Internacional Interpol intercepta R$ 670 milhões na luta contra crimes virtuais

Interpol intercepta R$ 670 milhões na luta contra crimes virtuais

Na operação, foram detidos suspeitos ligados a golpes, roubo de identidade, investimentos fraudulentos, ou tentativas de phishing

AFP

Resumindo a Notícia

  • Interpol interceptou R$ 670 milhões em operação contra crimes cibernéticos
  • Rede internacional de polícia ainda deteve cerca de 1.000 pessoas ligadas a cibercrimes
  • Foram detidos vários suspeitos ligados a golpes, roubo de identidade, entre outros
  • Investigações também permitiram identificar novas tendências de crimes na internet
Interpol deteve cerca de 1.000 pessoas em operação contra crimes na internet

Interpol deteve cerca de 1.000 pessoas em operação contra crimes na internet

Pixabay

A rede internacional de polícia Interpol deteve cerca de 1.000 pessoas e interceptou US$ 130 milhões, cerca de R$ 670 milhões, em uma vasta operação contra o crime na internet — anunciou a organização em uma nota divulgada nesta quinta-feira (24).

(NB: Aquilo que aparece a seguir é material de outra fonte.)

===== src/rtl/lsu_handshake.sv =====
// lsu_handshake: sequential load/store unit between execute and data memory.
// Ports: clk/reset_n, core req_*/resp_* (valid/ready), memory mem_* (req/gnt/rvalid).
// Macro LSU_MISALIGNED_EN: split word-crossing accesses into two bus beats.
module lsu_handshake #(
    parameter int ADDR_WIDTH = 10,
    parameter int MAX_WAIT   = 15
) (
    input  logic                  clk,
    input  logic                  reset_n,
    input  logic                  req_valid,
    output logic                  req_ready,
    input  logic                  req_we,
    input  logic [1:0]            req_size,
    input  logic                  req_signed,
    input  logic [31:0]           req_addr,
    input  logic [31:0]           req_wdata,
    output logic                  resp_valid,
    output logic [31:0]           resp_rdata,
    output logic                  resp_err,
    output logic                  mem_req,
    input  logic                  mem_gnt,
    output logic                  mem_we,
    output logic [3:0]            mem_be,
    output logic [ADDR_WIDTH-1:0] mem_addr,
    output logic [31:0]           mem_wdata,
    input  logic                  mem_rvalid,
    input  logic [31:0]           mem_rdata
);

`ifdef LSU_MISALIGNED_EN
    localparam bit SPLIT_EN = 1'b1;
`else
    localparam bit SPLIT_EN = 1'b0;
`endif

    localparam int CW = $clog2(MAX_WAIT + 1);

    typedef enum logic [2:0] {
        S_IDLE, S_REQ1, S_WAIT1, S_REQ2, S_WAIT2, S_RESP
    } state_e;

    state_e                state_q, state_d;
    logic                  we_q, we_d;
    logic [1:0]            size_q, size_d;
    logic                  sgn_q, sgn_d;
    logic [ADDR_WIDTH+1:0] addr_q, addr_d;
    logic [31:0]           wdata_q, wdata_d;
    logic [31:0]           lo_q, lo_d;
    logic [31:0]           hi_q, hi_d;
    logic                  err_q, err_d;
    logic [CW-1:0]         cnt_q, cnt_d;

    logic [1:0]            off;
    logic [ADDR_WIDTH-1:0] word;
    logic [7:0]            be_base;
    logic [7:0]            be_full;
    logic [63:0]           wd_full;
    logic [31:0]           rd_sh;
    logic [31:0]           ld_data;
    logic                  crosses;
    logic                  expire;
    logic                  req_mis;
    logic                  unused_addr;

    assign unused_addr = &{1'b0, req_addr[31:ADDR_WIDTH+2]};

    assign off  = addr_q[1:0];
    assign word = addr_q[ADDR_WIDTH+1:2];

    always_comb begin
        unique case (size_q)
            2'd0:    be_base = 8'h01;
            2'd1:    be_base = 8'h03;
            default: be_base = 8'h0f;
        endcase
    end

    // Lanes above bit 3 belong to the second beat
    assign be_full = be_base << off;
    assign crosses = |be_full[7:4];
    assign wd_full = {32'h0, wdata_q} << {off, 3'b000};
    assign rd_sh   = 32'({hi_q, lo_q} >> {off, 3'b000});
    assign expire  = (cnt_q == CW'(MAX_WAIT - 1));

    always_comb begin
        unique case (size_q)
            2'd0:    ld_data = {{24{sgn_q & rd_sh[7]}}, rd_sh[7:0]};
            2'd1:    ld_data = {{16{sgn_q & rd_sh[15]}}, rd_sh[15:0]};
            default: ld_data = rd_sh;
        endcase
    end

    assign req_mis = (req_size == 2'd1 && req_addr[0])
                  || (req_size == 2'd2 && req_addr[1:0] != 2'b00);

    always_comb begin
        state_d = state_q;
        we_d    = we_q;
        size_d  = size_q;
        sgn_d   = sgn_q;
        addr_d  = addr_q;
        wdata_d = wdata_q;
        lo_d    = lo_q;
        hi_d    = hi_q;
        err_d   = err_q;
        cnt_d   = cnt_q;
        unique case (state_q)
            S_IDLE: begin
                if (req_valid) begin
                    we_d    = req_we;
                    size_d  = req_size;
                    sgn_d   = req_signed;
                    addr_d  = req_addr[ADDR_WIDTH+1:0];
                    wdata_d = req_wdata;
                    lo_d    = '0;
                    hi_d    = '0;
                    err_d   = 1'b0;
                    if (req_size == 2'd3 || (req_mis && !SPLIT_EN)) begin
                        err_d   = 1'b1;
                        state_d = S_RESP;
                    end else begin
                        state_d = S_REQ1;
                    end
                end
            end
            S_REQ1: begin
                if (mem_gnt) begin
                    cnt_d   = '0;
                    state_d = S_WAIT1;
                end
            end
            S_WAIT1: begin
                // rvalid takes priority over a same-cycle expiry
                if (mem_rvalid) begin
                    lo_d    = mem_rdata;
                    state_d = (crosses && SPLIT_EN) ? S_REQ2 : S_RESP;
                end else if (expire) begin
                    err_d   = 1'b1;
                    state_d = S_RESP;
                end else begin
                    cnt_d = cnt_q + CW'(1);
                end
            end
            S_REQ2: begin
                if (mem_gnt) begin
                    cnt_d   = '0;
                    state_d = S_WAIT2;
                end
            end
            S_WAIT2: begin
                if (mem_rvalid) begin
                    hi_d    = mem_rdata;
                    state_d = S_RESP;
                end else if (expire) begin
                    err_d   = 1'b1;
                    state_d = S_RESP;
                end else begin
                    cnt_d = cnt_q + CW'(1);
                end
            end
            S_RESP:  state_d = S_IDLE;
            default: state_d = S_IDLE;
        endcase
    end

    always_comb begin
        req_ready  = reset_n && (state_q == S_IDLE);
        mem_req    = 1'b0;
        mem_we     = 1'b0;
        mem_be     = 4'h0;
        mem_addr   = '0;
        mem_wdata  = 32'h0;
        resp_valid = 1'b0;
        resp_err   = 1'b0;
        resp_rdata = 32'h0;
        unique case (state_q)
            S_REQ1: begin
                mem_req   = 1'b1;
                mem_we    = we_q;
                mem_be    = be_full[3:0];
                mem_addr  = word;
                mem_wdata = wd_full[31:0];
            end
            S_REQ2: begin
                mem_req   = 1'b1;
                mem_we    = we_q;
                mem_be    = be_full[7:4];
                mem_addr  = word + 1'b1;
                mem_wdata = wd_full[63:32];
            end
            S_RESP: begin
                resp_valid = 1'b1;
                resp_err   = err_q;
                resp_rdata = (err_q || we_q) ? 32'h0 : ld_data;
            end
            default: ;
        endcase
    end

    always_ff @(posedge clk or negedge reset_n) begin
        if (!reset_n) begin
            state_q <= S_IDLE;
            we_q    <= 1'b0;
            size_q  <= 2'd0;
            sgn_q   <= 1'b0;
            addr_q  <= '0;
            wdata_q <= 32'h0;
            lo_q    <= 32'h0;
            hi_q    <= 32'h0;
            err_q   <= 1'b0;
            cnt_q   <= '0;
        end else begin
            state_q <= state_d;
            we_q    <= we_d;
            size_q  <= size_d;
            sgn_q   <= sgn_d;
            addr_q  <= addr_d;
            wdata_q <= wdata_d;
            lo_q    <= lo_d;
            hi_q    <= hi_d;
            err_q   <= err_d;
            cnt_q   <= cnt_d;
        end
    end

endmodule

Na operação, batizada de Haechi III, foram detidos vários suspeitos ligados a casos de crimes cibernéticos, como golpes, roubo de identidade, investimentos fraudulentos, ou tentativas de phishing por email, informou a Interpol, cuja sede fica em Lyon, na França.

Entre 28 de junho e 23 de novembro, 975 pessoas foram presas, e cerca de 2.800 contas e ativos virtuais vinculados a práticas criminosas, bloqueados.

Essas investigações também permitiram identificar novas tendências de crimes na internet, como novas práticas de usurpação de identidade, ou golpes sexuais.

Os investigadores detectaram ainda um aumento significativo de fraudes por aplicativos de mensagens que solicitam pagamentos por meio de criptomoedas.

A Interpol suspeita que, em um desses casos, dois coreanos, detidos na Grécia e na Itália, aplicaram um golpe de 28 milhões de euros (R$ 154,3 milhões) em cerca de 2.000 pessoas.

Agentes austríacos e indianos também identificaram um grupo de cibercriminosos se fazendo passar por agentes da Interpol. Eles convenciam pessoas a enviar-lhes dinheiro por criptomoeda, cartões-presente ou transferências bancárias.